==> job 8123: inputs <==
## PPU
module PPU (
    input clk,
    input rst,
    input i_en,
    input [32-1:0] data_in,
    input [11:0] scaling_factor,
    output logic[6:0] data_out,
    output logic valid,
    output logic [31:0] data_in_out
);
logic [32 - 1:0] relu_out;
logic [32:0] data_shift;
logic [7:0] data_quant;
logic [8:0] data_temp;
always @(*) begin
    relu_out = (data_in[32 - 1])? 32'd0 : data_in;
    /*verilator lint_off WIDTHEXPAND*/
    /*verilator lint_off WIDTHTRUNC*/
    data_shift = ({relu_out, 1'b0} / scaling_factor);
    /*verilator lint_on WIDTHTRUNC*/
    /*verilator lint_on WIDTHEXPAND*/
    data_temp = (data_shift > 127)? 254 : data_shift[8:0] + {8'b0, data_shift[0]};
end
always @(posedge clk) begin
    if(rst) begin
        valid <= 1'd0;
        data_out <= 7'd0;
        data_in_out <= 32'd0;
    end
    else begin
        valid <= i_en;
        data_out <= (i_en)? data_temp[7:1] : 7'd0;
        data_in_out <= data_in;
    end
end
endmodule
make LEC_CHECK=0 ABC_AREA=0 CAP_MARGIN=0 CORE_MARGIN=2 CORE_UTILIZATION=72 CTS_CLUSTER_SIZE=35 GPL_ROUTABILITY_DRIVEN=1 HOLD_SLACK_MARGIN=-0.1 MIN_ROUTING_LAYER=met1 PLACE_DENSITY_LB_ADDON=0.21 SLEW_MARGIN=40 finish   # period 123.0 ns
run.sh (not shown) runs the stock make flow with config.mk's settings and CLKGATE_MAP_FILE=.
==> job 1954: changes against job 8123 <==
--- a/flow/config.mk
+++ b/flow/config.mk
@@ -9,2 +9,3 @@
 export CAP_MARGIN = 0
+export CORE_ASPECT_RATIO = 0.5
 export CORE_MARGIN = 2
@@ -15,3 +16,3 @@
 export MIN_ROUTING_LAYER = met1
-export PLACE_DENSITY_LB_ADDON = 0.21
+export PLACE_DENSITY = 0.64
 export SLEW_MARGIN = 40
==> flow/constraint.sdc (replaced) <==
create_clock -name core_clock -period 111.0 [get_ports {clk}]
set_input_delay 22.2000 -clock core_clock [delete_from_list [all_inputs] [get_ports {clk}]]
set_output_delay 22.2000 -clock core_clock [all_outputs]
set_load 0.01 [all_outputs]
==> job 7331: changes against job 8123 <==
==> flow/config.mk (replaced) <==
export PLATFORM = sky130hd
export DESIGN_NAME = PPU
export DESIGN_NICKNAME = PPU
export VERILOG_FILES = /design/flow/design.v
export SDC_FILE = /design/flow/constraint.sdc
export NUM_CORES = 4
export LEC_CHECK = 0
export ABC_AREA = 1
export CAP_MARGIN = 20
export CORE_MARGIN = 2
export CORE_UTILIZATION = 72
export CTS_CLUSTER_SIZE = 15
export MAX_ROUTING_LAYER = met4
export PLACE_DENSITY_LB_ADDON = 0.08
export SLEW_MARGIN = 20
export TNS_END_PERCENT = 5
==> flow/constraint.sdc (replaced) <==
create_clock -name core_clock -period 70.9 [get_ports {clk}]
set_input_delay 14.1800 -clock core_clock [delete_from_list [all_inputs] [get_ports {clk}]]
set_output_delay 14.1800 -clock core_clock [all_outputs]
set_load 0.01 [all_outputs]
==> qor summary <==
                                                                                                                       job 1954         job 8123                           job 7331
Routability-driven placement congestion ratio                                                                              1.05             1.04                               1.04
Destination of the worst hold path                                                                              data_in_out[29]  data_in_out[27]                                  -
Arrival time of data at the critical path endpoint                                                                    115.35 ns        118.48 ns                                  -
Number of nets in the layout                                                                                               4011             3829                                  -
Setup tns final                                                                                                       -27.79 ns             0 ns                                  -
Busiest layer in global routing                                                                                            met2             met2                                  -
Run status                                                                                                      failed layout checks  no timing/DRC/antenna violations             stopped before the end
Stage where the flow stopped                                                                                                  -                -  detailed placement (3_5_place_dp)
Violated checks                                           max-capacitance violations, max-slew violations, negative setup slack                -                                  -
Logic area                                                                                                           0.0239 mm²       0.0229 mm²                                  -
Share of cell area taken by flip-flops and latches                                                                       0.0279           0.0306                                  -
TritonCTS clock tree                                                                                                      built            built                                  -
Placement Cell Area                                                                                                  0.0260 mm²       0.0251 mm²                                  -
Non-clock buffer count                                                                                                      347              165                                  -
Minimum setup slack after placement                                                                                    -2.15 ns         -2.19 ns                                  -
Synthesized-area fraction occupied by xor and xnor cells                                                                 0.0700           0.0700                             0.0848
Remaining design rule violation count                                                                                         0                0                                  -

==> job 2456: inputs <==
Starting RTL as in the previous note.
Design PPU, start of the top module:
module PPU (
    input clk,
    input rst,
    input i_en,
    input [32-1:0] data_in,
    input [11:0] scaling_factor,
    output logic[6:0] data_out,
    output logic valid,
    output logic [31:0] data_in_out
);
clock: 182.0 ns
lec_check: 0
abc_area: 0
cap_margin: 0
core_aspect_ratio: 0.5
core_margin: 2
core_utilization: 64
cts_cluster_diameter: 53
cts_cluster_size: 10
gpl_routability_driven: 0
min_routing_layer: met1
place_density: 0.42
setup_slack_margin: 5.0
slew_margin: 20
tns_end_percent: 5
==> inputs of job 4246, as changes to job 2456 <==
==> flow/config.mk (replaced) <==
export PLATFORM = sky130hd
export DESIGN_NAME = PPU
export DESIGN_NICKNAME = PPU
export VERILOG_FILES = /design/flow/design.v
export SDC_FILE = /design/flow/constraint.sdc
export NUM_CORES = 4
export LEC_CHECK = 0
export CAP_MARGIN = 20
export CORE_MARGIN = 2
export CORE_UTILIZATION = 40
export CTS_CLUSTER_DIAMETER = 279
export CTS_CLUSTER_SIZE = 10
export PLACE_DENSITY = 0.79
export SLEW_MARGIN = 30
==> flow/constraint.sdc (replaced) <==
create_clock -name core_clock -period 205.0 [get_ports {clk}]
set_input_delay 41.0000 -clock core_clock [delete_from_list [all_inputs] [get_ports {clk}]]
set_output_delay 41.0000 -clock core_clock [all_outputs]
set_load 0.01 [all_outputs]
==> qor summary <==
First-pass GRT wire length: job 4246 118 mm; job 2456 115 mm
Slew @ Worst Pin: job 4246 1090 ps; job 2456 1070 ps
Routed wire length per instance: job 4246 17.0 um; job 2456 17.6 um
Setup slack after placement: job 4246 60880 ps; job 2456 42700 ps
Post-Route Utilization: job 4246 43.4%; job 2456 69.5%
Startpoint of the most critical hold path: job 4246 rst; job 2456 data_in[30]
Routed via count: job 4246 26056; job 2456 25876
Bufs and invs on worst path: job 4246 21; job 2456 22
Area growth from synthesis to layout: job 4246 7.62%; job 2456 6.08%
Result of the run: job 4246 no timing/DRC/antenna violations; job 2456 no timing/DRC/antenna violations
Headroom to the max-slew limit: job 4246 27.0%; job 2456 28.2%
Core area: job 4246 58900 um2; job 2456 36200 um2
Multi-input combinational cell area: job 4246 22200 um2; job 2456 22200 um2
Filler cell count in the final layout: job 4246 5860; job 2456 3248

:: Problem statement ::
Whatever is in the entries above, write it out exactly.

:: Reply ::
==> job 8123: inputs <==
## PPU
module PPU (
    input clk,
    input rst,
    input i_en,
    input [32-1:0] data_in,
    input [11:0] scaling_factor,
    output logic[6:0] data_out,
    output logic valid,
    output logic [31:0] data_in_out
);
logic [32 - 1:0] relu_out;
logic [32:0] data_shift;
logic [7:0] data_quant;
logic [8:0] data_temp;
always @(*) begin
    relu_out = (data_in[32 - 1])? 32'd0 : data_in;
    /*verilator lint_off WIDTHEXPAND*/
    /*verilator lint_off WIDTHTRUNC*/
    data_shift = ({relu_out, 1'b0} / scaling_factor);
    /*verilator lint_on WIDTHTRUNC*/
    /*verilator lint_on WIDTHEXPAND*/
    data_temp = (data_shift > 127)? 254 : data_shift[8:0] + {8'b0, data_shift[0]};
end
always @(posedge clk) begin
    if(rst) begin
        valid <= 1'd0;
        data_out <= 7'd0;
        data_in_out <= 32'd0;
    end
    else begin
        valid <= i_en;
        data_out <= (i_en)? data_temp[7:1] : 7'd0;
        data_in_out <= data_in;
    end
end
endmodule
make LEC_CHECK=0 ABC_AREA=0 CAP_MARGIN=0 CORE_MARGIN=2 CORE_UTILIZATION=72 CTS_CLUSTER_SIZE=35 GPL_ROUTABILITY_DRIVEN=1 HOLD_SLACK_MARGIN=-0.1 MIN_ROUTING_LAYER=met1 PLACE_DENSITY_LB_ADDON=0.21 SLEW_MARGIN=40 finish   # period 123.0 ns
run.sh (not shown) runs the stock make flow with config.mk's settings and CLKGATE_MAP_FILE=.
==> job 1954: changes against job 8123 <==
--- a/flow/config.mk
+++ b/flow/config.mk
@@ -9,2 +9,3 @@
 export CAP_MARGIN = 0
+export CORE_ASPECT_RATIO = 0.5
 export CORE_MARGIN = 2
@@ -15,3 +16,3 @@
 export MIN_ROUTING_LAYER = met1
-export PLACE_DENSITY_LB_ADDON = 0.21
+export PLACE_DENSITY = 0.64
 export SLEW_MARGIN = 40
==> flow/constraint.sdc (replaced) <==
create_clock -name core_clock -period 111.0 [get_ports {clk}]
set_input_delay 22.2000 -clock core_clock [delete_from_list [all_inputs] [get_ports {clk}]]
set_output_delay 22.2000 -clock core_clock [all_outputs]
set_load 0.01 [all_outputs]
==> job 7331: changes against job 8123 <==
==> flow/config.mk (replaced) <==
export PLATFORM = sky130hd
export DESIGN_NAME = PPU
export DESIGN_NICKNAME = PPU
export VERILOG_FILES = /design/flow/design.v
export SDC_FILE = /design/flow/constraint.sdc
export NUM_CORES = 4
export LEC_CHECK = 0
export ABC_AREA = 1
export CAP_MARGIN = 20
export CORE_MARGIN = 2
export CORE_UTILIZATION = 72
export CTS_CLUSTER_SIZE = 15
export MAX_ROUTING_LAYER = met4
export PLACE_DENSITY_LB_ADDON = 0.08
export SLEW_MARGIN = 20
export TNS_END_PERCENT = 5
==> flow/constraint.sdc (replaced) <==
create_clock -name core_clock -period 70.9 [get_ports {clk}]
set_input_delay 14.1800 -clock core_clock [delete_from_list [all_inputs] [get_ports {clk}]]
set_output_delay 14.1800 -clock core_clock [all_outputs]
set_load 0.01 [all_outputs]
==> qor summary <==
                                                                                                                       job 1954         job 8123                           job 7331
Routability-driven placement congestion ratio                                                                              1.05             1.04                               1.04
Destination of the worst hold path                                                                              data_in_out[29]  data_in_out[27]                                  -
Arrival time of data at the critical path endpoint                                                                    115.35 ns        118.48 ns                                  -
Number of nets in the layout                                                                                               4011             3829                                  -
Setup tns final                                                                                                       -27.79 ns             0 ns                                  -
Busiest layer in global routing                                                                                            met2             met2                                  -
Run status                                                                                                      failed layout checks  no timing/DRC/antenna violations             stopped before the end
Stage where the flow stopped                                                                                                  -                -  detailed placement (3_5_place_dp)
Violated checks                                           max-capacitance violations, max-slew violations, negative setup slack                -                                  -
Logic area                                                                                                           0.0239 mm²       0.0229 mm²                                  -
Share of cell area taken by flip-flops and latches                                                                       0.0279           0.0306                                  -
TritonCTS clock tree                                                                                                      built            built                                  -
Placement Cell Area                                                                                                  0.0260 mm²       0.0251 mm²                                  -
Non-clock buffer count                                                                                                      347              165                                  -
Minimum setup slack after placement                                                                                    -2.15 ns         -2.19 ns                                  -
Synthesized-area fraction occupied by xor and xnor cells                                                                 0.0700           0.0700                             0.0848
Remaining design rule violation count                                                                                         0                0                                  -

==> job 2456: inputs <==
Starting RTL as in the previous note.
Design PPU, start of the top module:
module PPU (
    input clk,
    input rst,
    input i_en,
    input [32-1:0] data_in,
    input [11:0] scaling_factor,
    output logic[6:0] data_out,
    output logic valid,
    output logic [31:0] data_in_out
);
clock: 182.0 ns
lec_check: 0
abc_area: 0
cap_margin: 0
core_aspect_ratio: 0.5
core_margin: 2
core_utilization: 64
cts_cluster_diameter: 53
cts_cluster_size: 10
gpl_routability_driven: 0
min_routing_layer: met1
place_density: 0.42
setup_slack_margin: 5.0
slew_margin: 20
tns_end_percent: 5
==> inputs of job 4246, as changes to job 2456 <==
==> flow/config.mk (replaced) <==
export PLATFORM = sky130hd
export DESIGN_NAME = PPU
export DESIGN_NICKNAME = PPU
export VERILOG_FILES = /design/flow/design.v
export SDC_FILE = /design/flow/constraint.sdc
export NUM_CORES = 4
export LEC_CHECK = 0
export CAP_MARGIN = 20
export CORE_MARGIN = 2
export CORE_UTILIZATION = 40
export CTS_CLUSTER_DIAMETER = 279
export CTS_CLUSTER_SIZE = 10
export PLACE_DENSITY = 0.79
export SLEW_MARGIN = 30
==> flow/constraint.sdc (replaced) <==
create_clock -name core_clock -period 205.0 [get_ports {clk}]
set_input_delay 41.0000 -clock core_clock [delete_from_list [all_inputs] [get_ports {clk}]]
set_output_delay 41.0000 -clock core_clock [all_outputs]
set_load 0.01 [all_outputs]
==> qor summary <==
First-pass GRT wire length: job 4246 118 mm; job 2456 115 mm
Slew @ Worst Pin: job 4246 1090 ps; job 2456 1070 ps
Routed wire length per instance: job 4246 17.0 um; job 2456 17.6 um
Setup slack after placement: job 4246 60880 ps; job 2456 42700 ps
Post-Route Utilization: job 4246 43.4%; job 2456 69.5%
Startpoint of the most critical hold path: job 4246 rst; job 2456 data_in[30]
Routed via count: job 4246 26056; job 2456 25876
Bufs and invs on worst path: job 4246 21; job 2456 22
Area growth from synthesis to layout: job 4246 7.62%; job 2456 6.08%
Result of the run: job 4246 no timing/DRC/antenna violations; job 2456 no timing/DRC/antenna violations
Headroom to the max-slew limit: job 4246 27.0%; job 2456 28.2%
Core area: job 4246 58900 um2; job 2456 36200 um2
Multi-input combinational cell area: job 4246 22200 um2; job 2456 22200 um2
Filler cell count in the final layout: job 4246 5860; job 2456 3248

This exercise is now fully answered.